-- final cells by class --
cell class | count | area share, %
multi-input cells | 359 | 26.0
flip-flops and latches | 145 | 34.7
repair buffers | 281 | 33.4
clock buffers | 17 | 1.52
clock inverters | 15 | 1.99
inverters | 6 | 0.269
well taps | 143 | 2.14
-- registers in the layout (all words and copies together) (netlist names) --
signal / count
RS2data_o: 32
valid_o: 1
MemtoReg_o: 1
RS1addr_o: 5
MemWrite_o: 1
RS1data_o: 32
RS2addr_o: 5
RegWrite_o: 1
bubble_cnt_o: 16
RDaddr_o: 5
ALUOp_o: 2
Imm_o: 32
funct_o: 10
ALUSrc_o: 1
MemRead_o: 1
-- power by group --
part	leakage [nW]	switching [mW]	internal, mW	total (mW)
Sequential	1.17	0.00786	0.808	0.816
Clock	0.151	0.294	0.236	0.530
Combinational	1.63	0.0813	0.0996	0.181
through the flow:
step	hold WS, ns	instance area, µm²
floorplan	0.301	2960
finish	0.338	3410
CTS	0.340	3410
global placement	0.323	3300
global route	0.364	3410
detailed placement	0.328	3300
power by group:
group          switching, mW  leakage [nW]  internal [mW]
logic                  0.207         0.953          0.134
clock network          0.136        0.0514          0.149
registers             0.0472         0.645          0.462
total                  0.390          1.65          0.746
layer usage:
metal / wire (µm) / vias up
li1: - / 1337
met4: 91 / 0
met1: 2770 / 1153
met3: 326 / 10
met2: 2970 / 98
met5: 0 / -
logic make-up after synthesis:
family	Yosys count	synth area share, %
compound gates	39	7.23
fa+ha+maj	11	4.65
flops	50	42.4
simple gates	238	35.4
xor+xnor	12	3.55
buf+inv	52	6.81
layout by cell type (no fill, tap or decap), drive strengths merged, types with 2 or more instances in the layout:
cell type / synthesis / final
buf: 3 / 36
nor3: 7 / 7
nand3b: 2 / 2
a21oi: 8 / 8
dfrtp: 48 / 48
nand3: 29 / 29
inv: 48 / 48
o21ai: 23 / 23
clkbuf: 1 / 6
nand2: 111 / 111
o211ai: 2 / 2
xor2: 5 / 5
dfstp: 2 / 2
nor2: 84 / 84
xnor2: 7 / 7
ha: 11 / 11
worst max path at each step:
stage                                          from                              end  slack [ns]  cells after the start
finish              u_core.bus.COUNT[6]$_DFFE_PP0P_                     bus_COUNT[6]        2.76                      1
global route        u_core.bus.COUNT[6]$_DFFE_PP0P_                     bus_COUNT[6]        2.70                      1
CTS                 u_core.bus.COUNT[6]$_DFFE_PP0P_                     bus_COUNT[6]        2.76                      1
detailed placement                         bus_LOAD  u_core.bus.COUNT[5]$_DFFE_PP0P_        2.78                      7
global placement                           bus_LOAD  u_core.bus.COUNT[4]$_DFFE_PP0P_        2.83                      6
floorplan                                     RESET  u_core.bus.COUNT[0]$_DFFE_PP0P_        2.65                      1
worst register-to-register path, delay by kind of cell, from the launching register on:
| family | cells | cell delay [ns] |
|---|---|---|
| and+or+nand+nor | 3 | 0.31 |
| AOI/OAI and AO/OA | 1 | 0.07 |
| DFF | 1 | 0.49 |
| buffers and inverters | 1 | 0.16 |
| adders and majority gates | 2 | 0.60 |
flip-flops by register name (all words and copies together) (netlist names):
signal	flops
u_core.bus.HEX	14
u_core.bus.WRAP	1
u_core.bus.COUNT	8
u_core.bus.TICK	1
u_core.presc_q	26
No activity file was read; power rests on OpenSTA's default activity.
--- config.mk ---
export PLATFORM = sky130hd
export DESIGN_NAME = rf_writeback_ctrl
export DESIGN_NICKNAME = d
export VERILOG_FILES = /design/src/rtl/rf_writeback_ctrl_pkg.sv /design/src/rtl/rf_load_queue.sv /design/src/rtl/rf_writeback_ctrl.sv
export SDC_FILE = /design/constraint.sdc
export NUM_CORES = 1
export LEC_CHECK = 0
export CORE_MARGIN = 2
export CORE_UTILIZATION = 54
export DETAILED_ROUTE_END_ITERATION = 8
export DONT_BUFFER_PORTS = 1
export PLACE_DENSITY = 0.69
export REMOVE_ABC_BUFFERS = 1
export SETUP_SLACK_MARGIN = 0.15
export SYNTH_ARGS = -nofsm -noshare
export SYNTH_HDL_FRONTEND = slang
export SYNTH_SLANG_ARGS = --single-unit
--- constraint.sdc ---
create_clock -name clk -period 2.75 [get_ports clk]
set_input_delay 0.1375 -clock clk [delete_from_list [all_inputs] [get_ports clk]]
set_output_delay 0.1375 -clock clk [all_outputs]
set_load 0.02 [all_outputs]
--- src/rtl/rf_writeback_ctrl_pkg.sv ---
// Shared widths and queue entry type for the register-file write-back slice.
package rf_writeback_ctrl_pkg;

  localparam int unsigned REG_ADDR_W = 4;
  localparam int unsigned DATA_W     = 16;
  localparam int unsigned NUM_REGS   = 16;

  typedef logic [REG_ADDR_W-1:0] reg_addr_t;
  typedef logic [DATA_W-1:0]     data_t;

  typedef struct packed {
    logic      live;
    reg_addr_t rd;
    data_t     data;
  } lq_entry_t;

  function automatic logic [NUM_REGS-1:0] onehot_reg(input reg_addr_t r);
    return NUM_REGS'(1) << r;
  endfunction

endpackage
--
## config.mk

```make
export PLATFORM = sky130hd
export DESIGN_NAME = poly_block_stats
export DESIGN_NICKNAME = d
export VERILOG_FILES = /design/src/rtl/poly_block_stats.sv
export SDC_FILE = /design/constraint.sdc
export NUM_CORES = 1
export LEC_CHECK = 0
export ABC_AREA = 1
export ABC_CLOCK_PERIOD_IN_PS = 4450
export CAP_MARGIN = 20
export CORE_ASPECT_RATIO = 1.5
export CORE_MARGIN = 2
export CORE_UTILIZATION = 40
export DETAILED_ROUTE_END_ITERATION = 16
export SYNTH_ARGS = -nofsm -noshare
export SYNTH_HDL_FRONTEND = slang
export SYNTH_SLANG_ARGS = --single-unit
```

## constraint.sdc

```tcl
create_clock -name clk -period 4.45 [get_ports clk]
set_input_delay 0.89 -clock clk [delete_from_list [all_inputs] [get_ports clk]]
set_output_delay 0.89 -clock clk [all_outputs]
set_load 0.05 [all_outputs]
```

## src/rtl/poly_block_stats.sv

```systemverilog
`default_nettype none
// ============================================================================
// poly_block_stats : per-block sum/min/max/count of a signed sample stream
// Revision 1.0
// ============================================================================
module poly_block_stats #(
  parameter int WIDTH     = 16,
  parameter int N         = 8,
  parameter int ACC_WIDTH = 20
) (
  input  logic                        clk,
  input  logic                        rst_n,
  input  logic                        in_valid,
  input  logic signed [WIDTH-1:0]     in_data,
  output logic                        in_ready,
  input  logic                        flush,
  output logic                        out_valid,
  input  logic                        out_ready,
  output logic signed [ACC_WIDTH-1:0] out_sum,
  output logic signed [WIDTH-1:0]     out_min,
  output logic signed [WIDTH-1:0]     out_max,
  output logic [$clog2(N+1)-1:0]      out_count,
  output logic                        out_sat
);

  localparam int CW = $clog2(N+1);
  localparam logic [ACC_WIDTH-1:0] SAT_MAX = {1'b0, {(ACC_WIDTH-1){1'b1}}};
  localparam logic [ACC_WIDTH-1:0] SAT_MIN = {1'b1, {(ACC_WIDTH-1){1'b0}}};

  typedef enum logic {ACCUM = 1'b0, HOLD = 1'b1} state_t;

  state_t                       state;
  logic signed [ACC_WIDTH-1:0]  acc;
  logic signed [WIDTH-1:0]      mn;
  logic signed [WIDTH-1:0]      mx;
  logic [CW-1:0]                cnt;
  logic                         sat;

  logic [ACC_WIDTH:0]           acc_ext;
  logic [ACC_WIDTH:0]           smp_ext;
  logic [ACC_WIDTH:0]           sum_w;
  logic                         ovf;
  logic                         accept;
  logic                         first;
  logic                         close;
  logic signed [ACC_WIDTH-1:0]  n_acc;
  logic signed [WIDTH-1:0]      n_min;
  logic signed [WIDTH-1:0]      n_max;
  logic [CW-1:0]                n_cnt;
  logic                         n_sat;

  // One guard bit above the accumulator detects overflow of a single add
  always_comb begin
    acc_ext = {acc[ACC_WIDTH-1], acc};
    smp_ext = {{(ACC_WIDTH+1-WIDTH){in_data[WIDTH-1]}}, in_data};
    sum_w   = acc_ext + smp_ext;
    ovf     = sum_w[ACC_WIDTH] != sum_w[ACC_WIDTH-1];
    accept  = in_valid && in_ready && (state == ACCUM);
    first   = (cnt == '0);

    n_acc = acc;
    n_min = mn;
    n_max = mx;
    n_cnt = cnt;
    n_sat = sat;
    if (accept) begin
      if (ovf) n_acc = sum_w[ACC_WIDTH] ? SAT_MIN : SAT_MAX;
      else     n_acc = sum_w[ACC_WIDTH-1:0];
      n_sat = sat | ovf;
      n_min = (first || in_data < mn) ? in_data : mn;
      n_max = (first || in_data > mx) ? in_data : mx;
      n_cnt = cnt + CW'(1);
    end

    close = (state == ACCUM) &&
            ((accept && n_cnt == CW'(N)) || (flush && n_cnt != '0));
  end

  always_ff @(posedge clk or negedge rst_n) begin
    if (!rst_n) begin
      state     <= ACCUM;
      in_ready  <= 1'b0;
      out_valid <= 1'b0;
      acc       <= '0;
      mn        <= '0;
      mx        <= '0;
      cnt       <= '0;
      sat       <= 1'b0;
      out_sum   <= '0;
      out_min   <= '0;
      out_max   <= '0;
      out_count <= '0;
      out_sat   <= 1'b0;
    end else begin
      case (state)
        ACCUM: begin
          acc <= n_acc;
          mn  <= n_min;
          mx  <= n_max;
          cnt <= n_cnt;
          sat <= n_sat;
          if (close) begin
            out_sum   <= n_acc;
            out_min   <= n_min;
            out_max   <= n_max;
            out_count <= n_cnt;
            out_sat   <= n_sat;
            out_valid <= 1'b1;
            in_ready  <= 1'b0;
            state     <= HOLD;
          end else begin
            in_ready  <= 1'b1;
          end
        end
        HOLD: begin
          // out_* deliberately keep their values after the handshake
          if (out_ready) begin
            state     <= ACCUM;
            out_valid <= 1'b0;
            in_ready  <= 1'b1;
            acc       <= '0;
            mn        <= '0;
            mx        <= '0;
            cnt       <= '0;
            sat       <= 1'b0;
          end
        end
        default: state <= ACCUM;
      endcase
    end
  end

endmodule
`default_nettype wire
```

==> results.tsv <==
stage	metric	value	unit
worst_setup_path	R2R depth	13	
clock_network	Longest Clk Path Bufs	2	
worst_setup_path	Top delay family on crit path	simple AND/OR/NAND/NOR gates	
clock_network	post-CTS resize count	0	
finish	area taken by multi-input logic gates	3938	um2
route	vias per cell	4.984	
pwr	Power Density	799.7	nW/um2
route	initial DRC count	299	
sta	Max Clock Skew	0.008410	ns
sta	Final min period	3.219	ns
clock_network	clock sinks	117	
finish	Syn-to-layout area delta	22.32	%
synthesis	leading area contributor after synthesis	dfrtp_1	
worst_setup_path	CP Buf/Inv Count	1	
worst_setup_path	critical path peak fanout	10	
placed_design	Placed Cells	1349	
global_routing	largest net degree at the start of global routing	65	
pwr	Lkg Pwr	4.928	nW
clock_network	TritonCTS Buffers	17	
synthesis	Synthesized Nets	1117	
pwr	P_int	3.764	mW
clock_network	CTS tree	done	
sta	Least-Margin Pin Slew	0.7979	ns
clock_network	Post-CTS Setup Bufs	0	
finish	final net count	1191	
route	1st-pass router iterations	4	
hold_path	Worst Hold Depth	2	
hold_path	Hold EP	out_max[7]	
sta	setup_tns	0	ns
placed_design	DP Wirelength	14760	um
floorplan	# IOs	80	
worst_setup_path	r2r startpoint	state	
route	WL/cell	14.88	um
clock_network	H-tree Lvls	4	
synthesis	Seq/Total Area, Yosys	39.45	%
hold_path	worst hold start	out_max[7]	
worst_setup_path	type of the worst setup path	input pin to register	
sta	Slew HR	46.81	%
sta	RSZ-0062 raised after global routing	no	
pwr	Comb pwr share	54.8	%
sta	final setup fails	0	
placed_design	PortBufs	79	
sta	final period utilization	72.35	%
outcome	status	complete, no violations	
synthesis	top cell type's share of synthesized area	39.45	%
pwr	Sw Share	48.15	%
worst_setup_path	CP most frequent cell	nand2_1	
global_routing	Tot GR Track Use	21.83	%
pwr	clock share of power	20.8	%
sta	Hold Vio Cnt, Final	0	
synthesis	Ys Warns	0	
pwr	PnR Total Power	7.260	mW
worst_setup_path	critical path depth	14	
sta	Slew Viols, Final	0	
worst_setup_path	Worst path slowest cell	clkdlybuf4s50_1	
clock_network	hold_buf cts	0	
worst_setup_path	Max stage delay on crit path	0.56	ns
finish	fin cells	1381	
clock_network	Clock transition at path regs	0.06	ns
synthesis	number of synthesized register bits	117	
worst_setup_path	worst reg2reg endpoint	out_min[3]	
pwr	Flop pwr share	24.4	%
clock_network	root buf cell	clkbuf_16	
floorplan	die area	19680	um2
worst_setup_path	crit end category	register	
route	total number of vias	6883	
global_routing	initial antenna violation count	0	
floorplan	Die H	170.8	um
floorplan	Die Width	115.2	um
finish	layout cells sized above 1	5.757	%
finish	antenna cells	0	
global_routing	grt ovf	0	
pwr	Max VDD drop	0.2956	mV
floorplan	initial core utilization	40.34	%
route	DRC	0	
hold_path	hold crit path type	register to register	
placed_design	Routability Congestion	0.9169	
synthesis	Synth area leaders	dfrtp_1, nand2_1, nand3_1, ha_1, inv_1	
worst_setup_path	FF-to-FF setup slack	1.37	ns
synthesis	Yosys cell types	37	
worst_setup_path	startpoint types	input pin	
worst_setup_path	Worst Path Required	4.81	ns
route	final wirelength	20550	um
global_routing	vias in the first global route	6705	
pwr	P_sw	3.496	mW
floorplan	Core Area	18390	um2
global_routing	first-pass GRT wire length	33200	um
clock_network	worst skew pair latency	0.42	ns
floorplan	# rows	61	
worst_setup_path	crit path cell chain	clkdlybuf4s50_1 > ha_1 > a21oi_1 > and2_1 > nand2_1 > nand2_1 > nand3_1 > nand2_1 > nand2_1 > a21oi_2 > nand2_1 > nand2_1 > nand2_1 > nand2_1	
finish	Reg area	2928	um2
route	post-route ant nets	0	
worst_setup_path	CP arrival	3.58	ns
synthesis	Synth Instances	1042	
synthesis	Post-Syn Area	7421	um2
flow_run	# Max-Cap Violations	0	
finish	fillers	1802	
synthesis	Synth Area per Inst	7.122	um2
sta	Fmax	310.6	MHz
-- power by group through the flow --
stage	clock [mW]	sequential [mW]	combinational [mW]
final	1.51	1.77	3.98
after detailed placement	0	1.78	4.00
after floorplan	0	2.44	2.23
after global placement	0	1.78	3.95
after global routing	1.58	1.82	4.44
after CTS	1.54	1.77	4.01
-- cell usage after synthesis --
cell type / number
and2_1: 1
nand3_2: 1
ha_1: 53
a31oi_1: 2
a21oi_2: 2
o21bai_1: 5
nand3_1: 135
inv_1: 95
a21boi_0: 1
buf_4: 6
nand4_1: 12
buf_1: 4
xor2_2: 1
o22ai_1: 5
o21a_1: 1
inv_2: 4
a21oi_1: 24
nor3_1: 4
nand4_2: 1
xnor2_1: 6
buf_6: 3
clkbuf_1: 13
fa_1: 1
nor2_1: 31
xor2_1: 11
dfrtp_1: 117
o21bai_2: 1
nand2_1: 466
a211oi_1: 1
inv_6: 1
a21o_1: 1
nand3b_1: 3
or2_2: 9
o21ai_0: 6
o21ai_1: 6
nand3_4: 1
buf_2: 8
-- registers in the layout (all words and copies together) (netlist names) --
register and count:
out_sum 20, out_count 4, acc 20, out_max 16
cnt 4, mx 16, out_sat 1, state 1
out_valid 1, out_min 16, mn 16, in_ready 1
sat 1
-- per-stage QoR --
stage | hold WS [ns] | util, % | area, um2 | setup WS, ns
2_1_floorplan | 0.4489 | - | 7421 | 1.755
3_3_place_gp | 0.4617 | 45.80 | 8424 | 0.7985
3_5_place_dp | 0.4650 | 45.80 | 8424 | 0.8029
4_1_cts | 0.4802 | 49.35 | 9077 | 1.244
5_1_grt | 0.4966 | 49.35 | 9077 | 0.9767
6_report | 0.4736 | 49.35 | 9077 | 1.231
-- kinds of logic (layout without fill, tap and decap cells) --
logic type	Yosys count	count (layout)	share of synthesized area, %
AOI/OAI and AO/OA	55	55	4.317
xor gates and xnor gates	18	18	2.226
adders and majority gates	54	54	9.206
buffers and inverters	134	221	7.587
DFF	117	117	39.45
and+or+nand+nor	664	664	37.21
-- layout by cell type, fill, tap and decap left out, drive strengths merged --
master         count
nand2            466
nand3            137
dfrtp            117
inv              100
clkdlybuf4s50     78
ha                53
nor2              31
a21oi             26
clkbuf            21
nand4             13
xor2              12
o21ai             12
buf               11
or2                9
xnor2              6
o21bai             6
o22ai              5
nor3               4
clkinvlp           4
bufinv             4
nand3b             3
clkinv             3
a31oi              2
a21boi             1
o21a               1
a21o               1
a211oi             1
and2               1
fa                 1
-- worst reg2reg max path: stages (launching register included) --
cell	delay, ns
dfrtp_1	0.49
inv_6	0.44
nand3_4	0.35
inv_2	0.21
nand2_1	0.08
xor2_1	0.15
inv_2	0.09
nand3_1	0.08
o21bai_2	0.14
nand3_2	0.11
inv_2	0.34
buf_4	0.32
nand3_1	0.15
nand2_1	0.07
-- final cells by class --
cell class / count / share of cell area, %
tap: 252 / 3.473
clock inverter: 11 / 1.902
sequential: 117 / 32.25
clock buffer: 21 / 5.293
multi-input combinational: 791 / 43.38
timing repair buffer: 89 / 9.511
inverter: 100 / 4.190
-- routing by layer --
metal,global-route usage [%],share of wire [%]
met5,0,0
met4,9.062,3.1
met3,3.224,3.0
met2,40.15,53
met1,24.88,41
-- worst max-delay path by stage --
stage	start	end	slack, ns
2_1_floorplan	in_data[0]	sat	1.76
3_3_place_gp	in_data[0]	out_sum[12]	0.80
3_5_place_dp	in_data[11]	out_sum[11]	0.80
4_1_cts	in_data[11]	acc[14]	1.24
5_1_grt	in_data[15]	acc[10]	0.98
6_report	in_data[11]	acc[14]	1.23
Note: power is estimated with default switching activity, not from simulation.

- **Work instruction**
Where does the string "step" occur in the data above? Copy every line that holds it.

- **Reply to the exercise**
step	hold WS, ns	instance area, µm²
worst max path at each step:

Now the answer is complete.